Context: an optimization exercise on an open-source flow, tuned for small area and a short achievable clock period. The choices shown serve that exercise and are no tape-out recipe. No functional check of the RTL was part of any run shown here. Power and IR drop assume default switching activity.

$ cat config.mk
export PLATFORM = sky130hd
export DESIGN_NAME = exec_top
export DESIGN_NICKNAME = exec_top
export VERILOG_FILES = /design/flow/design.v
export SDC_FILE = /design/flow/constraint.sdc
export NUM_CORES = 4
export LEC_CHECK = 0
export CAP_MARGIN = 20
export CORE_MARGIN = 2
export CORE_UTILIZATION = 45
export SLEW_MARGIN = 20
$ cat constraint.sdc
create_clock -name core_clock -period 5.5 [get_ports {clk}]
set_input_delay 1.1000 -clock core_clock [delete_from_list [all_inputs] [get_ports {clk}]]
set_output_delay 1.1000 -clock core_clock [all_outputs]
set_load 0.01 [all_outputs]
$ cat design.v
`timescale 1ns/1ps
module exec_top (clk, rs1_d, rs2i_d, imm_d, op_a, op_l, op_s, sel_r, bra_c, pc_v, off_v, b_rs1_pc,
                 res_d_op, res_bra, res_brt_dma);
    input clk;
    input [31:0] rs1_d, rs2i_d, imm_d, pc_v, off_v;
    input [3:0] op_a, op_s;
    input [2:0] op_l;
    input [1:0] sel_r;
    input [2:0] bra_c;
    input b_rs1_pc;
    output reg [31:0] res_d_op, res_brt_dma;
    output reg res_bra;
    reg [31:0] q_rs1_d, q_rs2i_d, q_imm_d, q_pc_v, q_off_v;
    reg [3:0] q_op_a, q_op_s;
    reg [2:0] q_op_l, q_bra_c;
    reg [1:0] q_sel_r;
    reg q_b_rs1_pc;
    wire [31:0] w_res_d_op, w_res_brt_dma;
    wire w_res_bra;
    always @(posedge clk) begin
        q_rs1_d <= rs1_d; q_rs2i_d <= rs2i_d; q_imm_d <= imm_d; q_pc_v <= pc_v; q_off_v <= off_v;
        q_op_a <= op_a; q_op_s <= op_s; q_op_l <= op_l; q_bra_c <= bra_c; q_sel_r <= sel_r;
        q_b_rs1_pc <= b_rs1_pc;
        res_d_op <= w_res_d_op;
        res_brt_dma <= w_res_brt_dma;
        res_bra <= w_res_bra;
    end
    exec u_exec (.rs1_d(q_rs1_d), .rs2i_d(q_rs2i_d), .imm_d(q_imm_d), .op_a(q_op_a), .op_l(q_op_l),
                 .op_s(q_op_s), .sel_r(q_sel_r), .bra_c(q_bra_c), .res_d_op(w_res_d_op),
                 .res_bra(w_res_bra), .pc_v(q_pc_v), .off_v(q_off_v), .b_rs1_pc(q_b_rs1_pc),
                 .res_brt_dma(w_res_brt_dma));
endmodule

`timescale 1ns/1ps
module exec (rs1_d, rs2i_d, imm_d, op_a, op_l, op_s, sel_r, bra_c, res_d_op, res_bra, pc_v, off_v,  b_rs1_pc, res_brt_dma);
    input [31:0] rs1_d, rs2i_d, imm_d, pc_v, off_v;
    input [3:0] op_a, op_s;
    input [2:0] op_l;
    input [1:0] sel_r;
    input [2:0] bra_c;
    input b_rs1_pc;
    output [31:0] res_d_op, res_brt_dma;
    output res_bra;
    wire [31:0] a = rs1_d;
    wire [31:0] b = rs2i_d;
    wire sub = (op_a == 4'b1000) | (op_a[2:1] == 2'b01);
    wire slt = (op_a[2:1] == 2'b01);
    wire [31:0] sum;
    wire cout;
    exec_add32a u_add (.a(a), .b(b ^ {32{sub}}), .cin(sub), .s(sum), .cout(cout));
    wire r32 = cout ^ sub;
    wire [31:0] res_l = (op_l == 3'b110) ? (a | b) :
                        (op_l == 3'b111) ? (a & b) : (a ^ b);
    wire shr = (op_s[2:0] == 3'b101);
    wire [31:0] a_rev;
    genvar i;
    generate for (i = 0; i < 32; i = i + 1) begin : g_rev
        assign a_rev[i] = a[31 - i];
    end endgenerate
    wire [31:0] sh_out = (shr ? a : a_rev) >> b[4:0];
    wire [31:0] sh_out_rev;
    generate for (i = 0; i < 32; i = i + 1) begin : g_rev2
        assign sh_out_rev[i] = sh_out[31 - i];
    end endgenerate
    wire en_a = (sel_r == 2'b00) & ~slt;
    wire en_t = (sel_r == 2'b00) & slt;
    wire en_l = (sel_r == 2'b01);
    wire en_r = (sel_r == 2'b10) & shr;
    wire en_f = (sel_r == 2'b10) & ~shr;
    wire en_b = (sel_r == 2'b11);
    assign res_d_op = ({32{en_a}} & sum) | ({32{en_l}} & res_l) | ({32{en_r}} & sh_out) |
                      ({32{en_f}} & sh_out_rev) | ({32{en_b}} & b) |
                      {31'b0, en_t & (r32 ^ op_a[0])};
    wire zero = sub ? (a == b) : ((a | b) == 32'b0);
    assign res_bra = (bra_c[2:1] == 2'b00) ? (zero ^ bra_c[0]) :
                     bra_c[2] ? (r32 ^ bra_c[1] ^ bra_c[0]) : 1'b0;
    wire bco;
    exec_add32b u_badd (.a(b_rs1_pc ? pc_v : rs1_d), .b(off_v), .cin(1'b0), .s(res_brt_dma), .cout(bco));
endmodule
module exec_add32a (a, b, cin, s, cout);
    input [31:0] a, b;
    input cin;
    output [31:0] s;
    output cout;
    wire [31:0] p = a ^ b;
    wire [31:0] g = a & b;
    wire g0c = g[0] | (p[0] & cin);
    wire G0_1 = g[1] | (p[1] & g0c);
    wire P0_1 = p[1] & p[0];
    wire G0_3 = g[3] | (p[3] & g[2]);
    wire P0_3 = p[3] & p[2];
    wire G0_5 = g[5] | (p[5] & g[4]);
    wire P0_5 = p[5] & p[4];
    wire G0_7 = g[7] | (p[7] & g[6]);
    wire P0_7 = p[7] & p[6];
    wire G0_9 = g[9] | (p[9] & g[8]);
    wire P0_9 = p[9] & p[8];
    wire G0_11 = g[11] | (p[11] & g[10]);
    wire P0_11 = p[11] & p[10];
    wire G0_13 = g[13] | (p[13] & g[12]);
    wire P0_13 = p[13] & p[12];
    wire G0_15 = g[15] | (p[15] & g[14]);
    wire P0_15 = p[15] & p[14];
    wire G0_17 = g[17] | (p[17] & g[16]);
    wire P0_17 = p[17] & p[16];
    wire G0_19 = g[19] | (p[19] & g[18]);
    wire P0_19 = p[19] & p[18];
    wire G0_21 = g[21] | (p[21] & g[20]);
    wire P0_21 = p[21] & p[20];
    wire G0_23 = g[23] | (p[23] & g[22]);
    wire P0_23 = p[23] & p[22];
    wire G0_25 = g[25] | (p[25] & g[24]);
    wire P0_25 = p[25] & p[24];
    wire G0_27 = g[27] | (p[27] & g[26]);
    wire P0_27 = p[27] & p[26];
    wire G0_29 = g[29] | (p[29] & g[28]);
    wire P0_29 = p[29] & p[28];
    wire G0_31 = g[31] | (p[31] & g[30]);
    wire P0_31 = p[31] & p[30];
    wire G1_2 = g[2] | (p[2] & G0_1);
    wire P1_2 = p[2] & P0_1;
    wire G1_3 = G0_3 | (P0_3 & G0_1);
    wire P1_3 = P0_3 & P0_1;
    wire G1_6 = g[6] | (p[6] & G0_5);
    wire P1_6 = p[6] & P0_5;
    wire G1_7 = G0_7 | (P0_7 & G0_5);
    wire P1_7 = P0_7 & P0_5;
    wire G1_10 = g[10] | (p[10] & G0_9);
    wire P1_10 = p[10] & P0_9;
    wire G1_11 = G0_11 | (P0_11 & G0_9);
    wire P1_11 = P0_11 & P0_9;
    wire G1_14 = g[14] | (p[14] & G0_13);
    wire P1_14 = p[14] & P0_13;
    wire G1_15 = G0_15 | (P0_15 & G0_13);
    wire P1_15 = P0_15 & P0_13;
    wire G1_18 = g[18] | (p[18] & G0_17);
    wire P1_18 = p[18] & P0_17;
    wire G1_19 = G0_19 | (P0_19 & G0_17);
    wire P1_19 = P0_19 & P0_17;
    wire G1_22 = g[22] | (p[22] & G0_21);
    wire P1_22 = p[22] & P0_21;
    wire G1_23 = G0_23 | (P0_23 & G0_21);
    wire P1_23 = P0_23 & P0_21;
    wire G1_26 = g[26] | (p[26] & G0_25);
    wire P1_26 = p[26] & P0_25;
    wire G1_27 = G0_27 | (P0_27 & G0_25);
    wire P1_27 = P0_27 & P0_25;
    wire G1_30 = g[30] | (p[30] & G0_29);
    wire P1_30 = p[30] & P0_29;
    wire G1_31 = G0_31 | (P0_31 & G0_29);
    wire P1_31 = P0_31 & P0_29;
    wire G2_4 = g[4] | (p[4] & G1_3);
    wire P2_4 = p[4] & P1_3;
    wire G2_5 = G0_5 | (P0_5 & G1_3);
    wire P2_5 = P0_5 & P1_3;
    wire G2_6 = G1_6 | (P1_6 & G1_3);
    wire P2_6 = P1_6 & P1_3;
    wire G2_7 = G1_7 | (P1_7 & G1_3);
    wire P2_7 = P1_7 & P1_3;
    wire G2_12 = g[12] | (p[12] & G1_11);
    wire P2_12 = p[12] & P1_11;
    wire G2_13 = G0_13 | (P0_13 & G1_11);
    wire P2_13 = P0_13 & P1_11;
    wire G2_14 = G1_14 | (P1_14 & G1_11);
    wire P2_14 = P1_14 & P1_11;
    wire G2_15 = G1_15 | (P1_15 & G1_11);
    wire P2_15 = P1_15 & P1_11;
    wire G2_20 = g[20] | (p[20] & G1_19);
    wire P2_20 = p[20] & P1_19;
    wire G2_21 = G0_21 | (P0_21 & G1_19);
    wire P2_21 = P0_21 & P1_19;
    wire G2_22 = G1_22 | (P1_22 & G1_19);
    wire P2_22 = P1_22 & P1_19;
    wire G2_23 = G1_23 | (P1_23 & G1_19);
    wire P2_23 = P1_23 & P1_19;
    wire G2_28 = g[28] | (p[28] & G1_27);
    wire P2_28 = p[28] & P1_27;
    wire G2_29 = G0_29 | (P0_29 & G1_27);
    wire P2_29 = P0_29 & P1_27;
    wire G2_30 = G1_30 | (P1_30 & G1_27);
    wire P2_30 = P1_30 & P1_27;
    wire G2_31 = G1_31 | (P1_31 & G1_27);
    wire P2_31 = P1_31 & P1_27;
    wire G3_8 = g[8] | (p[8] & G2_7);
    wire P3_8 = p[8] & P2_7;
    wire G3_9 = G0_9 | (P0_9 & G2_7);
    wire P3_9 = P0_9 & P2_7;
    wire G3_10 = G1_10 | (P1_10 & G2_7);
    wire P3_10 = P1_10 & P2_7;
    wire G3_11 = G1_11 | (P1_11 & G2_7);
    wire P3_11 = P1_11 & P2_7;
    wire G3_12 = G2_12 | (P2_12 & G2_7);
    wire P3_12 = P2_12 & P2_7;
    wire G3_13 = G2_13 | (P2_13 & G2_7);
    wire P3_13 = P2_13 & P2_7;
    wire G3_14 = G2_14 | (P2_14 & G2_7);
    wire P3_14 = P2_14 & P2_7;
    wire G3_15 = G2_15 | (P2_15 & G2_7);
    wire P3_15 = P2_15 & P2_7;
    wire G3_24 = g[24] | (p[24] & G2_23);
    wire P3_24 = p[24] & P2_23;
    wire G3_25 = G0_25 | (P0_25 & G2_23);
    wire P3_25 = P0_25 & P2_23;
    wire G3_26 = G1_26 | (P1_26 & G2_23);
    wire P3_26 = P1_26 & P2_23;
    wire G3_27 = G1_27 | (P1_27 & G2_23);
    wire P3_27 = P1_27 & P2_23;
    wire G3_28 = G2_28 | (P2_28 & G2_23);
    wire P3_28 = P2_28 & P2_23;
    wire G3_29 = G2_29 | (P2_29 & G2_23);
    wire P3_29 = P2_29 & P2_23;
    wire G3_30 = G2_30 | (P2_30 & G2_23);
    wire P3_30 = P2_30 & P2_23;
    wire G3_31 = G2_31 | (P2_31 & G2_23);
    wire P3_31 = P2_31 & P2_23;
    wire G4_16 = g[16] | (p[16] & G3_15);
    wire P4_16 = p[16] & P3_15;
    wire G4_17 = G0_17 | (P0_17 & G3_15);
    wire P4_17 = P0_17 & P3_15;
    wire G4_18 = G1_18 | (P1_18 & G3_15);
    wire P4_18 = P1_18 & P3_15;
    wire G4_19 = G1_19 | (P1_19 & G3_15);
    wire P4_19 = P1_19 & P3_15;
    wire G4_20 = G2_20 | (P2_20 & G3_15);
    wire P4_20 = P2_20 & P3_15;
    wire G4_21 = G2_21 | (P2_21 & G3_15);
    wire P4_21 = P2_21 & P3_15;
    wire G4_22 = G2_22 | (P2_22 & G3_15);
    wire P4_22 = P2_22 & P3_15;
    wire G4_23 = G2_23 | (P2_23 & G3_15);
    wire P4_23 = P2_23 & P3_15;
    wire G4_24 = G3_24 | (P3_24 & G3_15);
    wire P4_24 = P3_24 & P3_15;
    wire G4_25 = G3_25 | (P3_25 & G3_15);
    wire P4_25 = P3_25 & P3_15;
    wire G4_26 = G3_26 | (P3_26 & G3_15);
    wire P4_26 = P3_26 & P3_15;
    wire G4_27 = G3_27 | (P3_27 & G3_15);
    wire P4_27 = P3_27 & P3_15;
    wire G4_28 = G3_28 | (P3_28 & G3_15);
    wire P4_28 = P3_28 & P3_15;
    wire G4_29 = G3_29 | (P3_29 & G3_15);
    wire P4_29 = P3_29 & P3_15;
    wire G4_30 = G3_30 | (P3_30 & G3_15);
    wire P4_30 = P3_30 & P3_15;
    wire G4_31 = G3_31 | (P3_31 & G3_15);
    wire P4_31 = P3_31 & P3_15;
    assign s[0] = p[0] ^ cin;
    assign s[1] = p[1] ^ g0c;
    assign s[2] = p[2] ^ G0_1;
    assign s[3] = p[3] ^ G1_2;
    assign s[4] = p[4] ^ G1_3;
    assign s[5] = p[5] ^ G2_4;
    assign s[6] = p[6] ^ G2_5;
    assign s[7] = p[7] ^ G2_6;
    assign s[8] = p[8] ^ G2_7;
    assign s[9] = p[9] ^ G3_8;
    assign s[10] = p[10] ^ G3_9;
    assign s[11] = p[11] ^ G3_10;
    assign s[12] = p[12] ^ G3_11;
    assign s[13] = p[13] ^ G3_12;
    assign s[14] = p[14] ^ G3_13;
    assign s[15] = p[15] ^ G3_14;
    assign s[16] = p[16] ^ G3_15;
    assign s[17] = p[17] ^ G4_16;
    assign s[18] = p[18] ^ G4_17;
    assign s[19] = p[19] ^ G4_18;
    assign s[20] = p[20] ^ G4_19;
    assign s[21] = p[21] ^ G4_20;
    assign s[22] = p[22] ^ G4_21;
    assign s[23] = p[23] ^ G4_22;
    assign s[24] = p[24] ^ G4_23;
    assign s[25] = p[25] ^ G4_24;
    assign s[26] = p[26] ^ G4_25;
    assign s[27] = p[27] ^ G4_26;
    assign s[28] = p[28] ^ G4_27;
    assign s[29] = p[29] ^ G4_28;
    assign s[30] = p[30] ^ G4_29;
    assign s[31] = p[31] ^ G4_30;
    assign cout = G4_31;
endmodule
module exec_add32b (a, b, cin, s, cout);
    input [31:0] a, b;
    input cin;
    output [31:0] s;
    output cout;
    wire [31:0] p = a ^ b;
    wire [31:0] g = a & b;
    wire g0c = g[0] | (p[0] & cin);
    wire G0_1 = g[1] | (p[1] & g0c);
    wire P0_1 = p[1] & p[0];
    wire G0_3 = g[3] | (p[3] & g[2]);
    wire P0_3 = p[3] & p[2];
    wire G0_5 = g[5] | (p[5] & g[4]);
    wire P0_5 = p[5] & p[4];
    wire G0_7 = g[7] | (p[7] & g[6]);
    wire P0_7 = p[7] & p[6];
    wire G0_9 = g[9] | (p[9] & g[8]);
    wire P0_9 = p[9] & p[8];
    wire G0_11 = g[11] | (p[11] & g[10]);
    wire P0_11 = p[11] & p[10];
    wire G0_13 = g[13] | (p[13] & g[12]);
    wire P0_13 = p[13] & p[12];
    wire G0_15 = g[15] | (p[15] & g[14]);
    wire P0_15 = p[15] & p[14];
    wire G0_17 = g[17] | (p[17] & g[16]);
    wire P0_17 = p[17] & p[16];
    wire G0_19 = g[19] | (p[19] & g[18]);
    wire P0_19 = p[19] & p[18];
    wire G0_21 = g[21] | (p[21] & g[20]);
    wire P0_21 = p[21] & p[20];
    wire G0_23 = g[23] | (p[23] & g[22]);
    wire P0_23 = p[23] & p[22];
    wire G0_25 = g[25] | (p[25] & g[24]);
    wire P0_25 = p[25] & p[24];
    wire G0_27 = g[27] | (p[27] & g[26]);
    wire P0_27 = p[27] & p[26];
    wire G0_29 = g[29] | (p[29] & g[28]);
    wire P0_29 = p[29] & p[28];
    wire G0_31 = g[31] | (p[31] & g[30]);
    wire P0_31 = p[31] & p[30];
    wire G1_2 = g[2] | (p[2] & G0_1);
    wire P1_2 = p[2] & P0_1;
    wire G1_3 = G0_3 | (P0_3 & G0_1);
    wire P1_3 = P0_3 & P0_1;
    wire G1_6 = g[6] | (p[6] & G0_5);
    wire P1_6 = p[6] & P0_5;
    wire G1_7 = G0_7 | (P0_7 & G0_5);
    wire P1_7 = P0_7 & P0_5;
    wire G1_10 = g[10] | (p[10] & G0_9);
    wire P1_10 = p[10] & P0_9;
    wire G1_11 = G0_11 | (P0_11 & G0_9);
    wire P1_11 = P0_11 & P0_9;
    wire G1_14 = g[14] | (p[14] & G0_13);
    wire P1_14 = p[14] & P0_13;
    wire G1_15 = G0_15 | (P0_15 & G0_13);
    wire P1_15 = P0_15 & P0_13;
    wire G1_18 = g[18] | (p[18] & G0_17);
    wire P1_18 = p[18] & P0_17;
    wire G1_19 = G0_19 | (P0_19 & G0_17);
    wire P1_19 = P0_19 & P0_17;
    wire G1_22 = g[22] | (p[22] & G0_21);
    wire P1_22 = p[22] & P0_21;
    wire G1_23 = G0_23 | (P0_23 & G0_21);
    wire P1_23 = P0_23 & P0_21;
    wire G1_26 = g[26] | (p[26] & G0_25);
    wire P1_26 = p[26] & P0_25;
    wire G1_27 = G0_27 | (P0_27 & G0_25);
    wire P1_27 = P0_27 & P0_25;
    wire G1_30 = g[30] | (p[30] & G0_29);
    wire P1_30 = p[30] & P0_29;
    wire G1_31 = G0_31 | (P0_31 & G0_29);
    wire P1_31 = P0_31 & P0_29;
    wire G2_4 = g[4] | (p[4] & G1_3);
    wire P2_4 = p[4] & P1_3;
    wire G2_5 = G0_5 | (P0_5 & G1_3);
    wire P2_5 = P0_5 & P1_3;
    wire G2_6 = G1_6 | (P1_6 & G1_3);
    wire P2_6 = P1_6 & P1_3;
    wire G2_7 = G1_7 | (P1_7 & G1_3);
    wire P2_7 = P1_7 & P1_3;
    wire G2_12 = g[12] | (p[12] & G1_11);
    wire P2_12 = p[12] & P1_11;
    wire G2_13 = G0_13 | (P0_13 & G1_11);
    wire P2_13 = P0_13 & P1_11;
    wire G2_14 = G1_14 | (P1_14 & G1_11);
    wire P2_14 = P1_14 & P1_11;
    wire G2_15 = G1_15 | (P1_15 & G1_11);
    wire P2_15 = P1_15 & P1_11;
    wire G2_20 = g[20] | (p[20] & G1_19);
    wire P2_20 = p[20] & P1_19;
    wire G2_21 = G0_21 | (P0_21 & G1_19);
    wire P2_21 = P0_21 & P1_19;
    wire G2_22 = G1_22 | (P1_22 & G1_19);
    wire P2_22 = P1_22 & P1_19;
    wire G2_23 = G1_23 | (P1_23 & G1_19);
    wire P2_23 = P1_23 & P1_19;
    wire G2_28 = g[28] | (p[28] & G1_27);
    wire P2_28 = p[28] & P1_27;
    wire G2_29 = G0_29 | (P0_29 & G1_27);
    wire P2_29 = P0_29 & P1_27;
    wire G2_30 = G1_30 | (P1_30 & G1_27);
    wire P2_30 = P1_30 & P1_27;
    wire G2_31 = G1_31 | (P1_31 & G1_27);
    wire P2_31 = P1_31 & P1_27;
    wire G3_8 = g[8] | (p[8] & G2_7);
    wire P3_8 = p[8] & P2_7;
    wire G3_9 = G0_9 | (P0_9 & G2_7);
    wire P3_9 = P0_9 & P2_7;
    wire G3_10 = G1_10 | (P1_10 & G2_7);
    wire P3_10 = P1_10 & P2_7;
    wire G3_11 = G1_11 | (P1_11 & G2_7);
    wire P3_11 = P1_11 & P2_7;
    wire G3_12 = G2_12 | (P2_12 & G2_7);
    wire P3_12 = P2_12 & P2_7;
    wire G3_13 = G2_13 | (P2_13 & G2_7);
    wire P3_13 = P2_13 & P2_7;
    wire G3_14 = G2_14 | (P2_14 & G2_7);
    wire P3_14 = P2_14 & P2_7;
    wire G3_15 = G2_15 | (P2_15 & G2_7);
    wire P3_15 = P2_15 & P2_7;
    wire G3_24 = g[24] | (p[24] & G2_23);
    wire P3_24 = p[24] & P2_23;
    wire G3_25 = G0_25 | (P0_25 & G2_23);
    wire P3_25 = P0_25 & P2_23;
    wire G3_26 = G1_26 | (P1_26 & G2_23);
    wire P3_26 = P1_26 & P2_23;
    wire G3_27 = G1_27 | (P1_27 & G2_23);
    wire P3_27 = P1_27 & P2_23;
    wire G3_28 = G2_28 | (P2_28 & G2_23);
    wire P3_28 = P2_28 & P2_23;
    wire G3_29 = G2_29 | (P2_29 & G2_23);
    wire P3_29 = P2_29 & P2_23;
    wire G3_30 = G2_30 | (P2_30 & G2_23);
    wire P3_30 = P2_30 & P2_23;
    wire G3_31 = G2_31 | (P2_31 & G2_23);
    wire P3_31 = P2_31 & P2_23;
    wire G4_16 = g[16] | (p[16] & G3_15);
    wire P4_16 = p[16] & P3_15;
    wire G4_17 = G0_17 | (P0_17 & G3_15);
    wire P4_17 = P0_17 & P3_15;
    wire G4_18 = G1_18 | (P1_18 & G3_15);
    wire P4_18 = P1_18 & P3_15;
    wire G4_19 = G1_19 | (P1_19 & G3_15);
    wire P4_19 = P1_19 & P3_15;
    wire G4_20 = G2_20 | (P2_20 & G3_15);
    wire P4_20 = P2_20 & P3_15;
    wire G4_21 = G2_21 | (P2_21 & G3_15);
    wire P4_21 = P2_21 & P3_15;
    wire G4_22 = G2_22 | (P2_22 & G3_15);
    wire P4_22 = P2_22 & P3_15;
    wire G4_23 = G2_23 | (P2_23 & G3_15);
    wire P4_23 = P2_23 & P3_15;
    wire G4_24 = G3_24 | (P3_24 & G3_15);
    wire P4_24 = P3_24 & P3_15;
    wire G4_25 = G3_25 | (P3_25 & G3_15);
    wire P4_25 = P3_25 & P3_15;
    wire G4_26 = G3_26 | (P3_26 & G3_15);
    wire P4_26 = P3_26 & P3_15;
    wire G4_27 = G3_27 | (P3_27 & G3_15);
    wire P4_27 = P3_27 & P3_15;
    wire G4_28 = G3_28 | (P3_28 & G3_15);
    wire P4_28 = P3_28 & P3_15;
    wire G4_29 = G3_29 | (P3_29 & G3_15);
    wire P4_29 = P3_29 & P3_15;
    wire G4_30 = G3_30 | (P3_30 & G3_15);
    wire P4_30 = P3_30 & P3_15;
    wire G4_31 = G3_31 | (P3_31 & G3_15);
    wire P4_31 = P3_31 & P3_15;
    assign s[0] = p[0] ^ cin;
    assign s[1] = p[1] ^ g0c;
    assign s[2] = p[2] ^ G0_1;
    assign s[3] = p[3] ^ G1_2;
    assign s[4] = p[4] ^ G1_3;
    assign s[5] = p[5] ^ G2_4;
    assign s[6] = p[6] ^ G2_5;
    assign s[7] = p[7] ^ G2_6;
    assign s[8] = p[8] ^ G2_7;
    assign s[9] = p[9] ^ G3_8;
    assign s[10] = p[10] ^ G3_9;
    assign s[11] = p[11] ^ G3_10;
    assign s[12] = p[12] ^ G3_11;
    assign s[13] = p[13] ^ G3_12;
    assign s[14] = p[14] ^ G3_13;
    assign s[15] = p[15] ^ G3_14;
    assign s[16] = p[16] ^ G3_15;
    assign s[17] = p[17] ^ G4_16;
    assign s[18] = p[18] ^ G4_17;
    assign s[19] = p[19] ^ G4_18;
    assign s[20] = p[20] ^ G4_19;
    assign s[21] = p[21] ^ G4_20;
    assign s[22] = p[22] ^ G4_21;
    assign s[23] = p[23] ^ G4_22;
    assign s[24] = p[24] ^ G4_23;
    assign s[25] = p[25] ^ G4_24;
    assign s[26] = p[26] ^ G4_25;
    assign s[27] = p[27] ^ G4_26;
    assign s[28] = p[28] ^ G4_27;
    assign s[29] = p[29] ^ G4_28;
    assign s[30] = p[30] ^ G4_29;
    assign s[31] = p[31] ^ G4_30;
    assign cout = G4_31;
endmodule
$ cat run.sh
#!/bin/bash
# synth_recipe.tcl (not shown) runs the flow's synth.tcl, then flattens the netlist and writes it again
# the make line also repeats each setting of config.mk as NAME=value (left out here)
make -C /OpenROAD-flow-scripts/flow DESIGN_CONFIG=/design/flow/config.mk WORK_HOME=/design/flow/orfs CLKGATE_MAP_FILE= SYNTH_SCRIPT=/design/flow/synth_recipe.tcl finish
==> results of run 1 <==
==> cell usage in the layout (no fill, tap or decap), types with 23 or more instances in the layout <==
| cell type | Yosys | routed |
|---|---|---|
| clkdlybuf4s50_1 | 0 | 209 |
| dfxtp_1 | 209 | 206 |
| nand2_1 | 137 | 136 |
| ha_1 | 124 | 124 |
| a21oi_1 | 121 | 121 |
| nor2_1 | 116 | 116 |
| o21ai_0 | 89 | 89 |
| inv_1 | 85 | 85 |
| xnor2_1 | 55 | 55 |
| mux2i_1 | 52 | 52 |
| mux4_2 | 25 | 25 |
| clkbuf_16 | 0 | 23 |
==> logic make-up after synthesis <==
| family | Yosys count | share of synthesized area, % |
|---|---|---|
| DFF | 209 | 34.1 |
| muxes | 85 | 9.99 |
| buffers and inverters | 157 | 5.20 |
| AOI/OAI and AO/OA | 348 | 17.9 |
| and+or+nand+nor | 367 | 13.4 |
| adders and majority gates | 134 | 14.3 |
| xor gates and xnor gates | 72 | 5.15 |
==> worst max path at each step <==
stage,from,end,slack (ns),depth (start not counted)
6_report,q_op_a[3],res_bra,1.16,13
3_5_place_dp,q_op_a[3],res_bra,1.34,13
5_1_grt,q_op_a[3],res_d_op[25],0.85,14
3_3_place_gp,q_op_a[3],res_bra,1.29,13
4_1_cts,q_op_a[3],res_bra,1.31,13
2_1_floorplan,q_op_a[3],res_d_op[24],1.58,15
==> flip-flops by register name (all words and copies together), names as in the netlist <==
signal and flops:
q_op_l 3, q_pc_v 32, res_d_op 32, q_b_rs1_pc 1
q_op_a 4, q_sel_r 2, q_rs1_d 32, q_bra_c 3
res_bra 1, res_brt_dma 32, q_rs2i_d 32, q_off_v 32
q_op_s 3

→ EXERCISE GOAL: Wherever the string "zero" appears in a line of the records, copy that line.

→ RESPONSE:
    wire zero = sub ? (a == b) : ((a | b) == 32'b0);
    assign res_bra = (bra_c[2:1] == 2'b00) ? (zero ^ bra_c[0]) :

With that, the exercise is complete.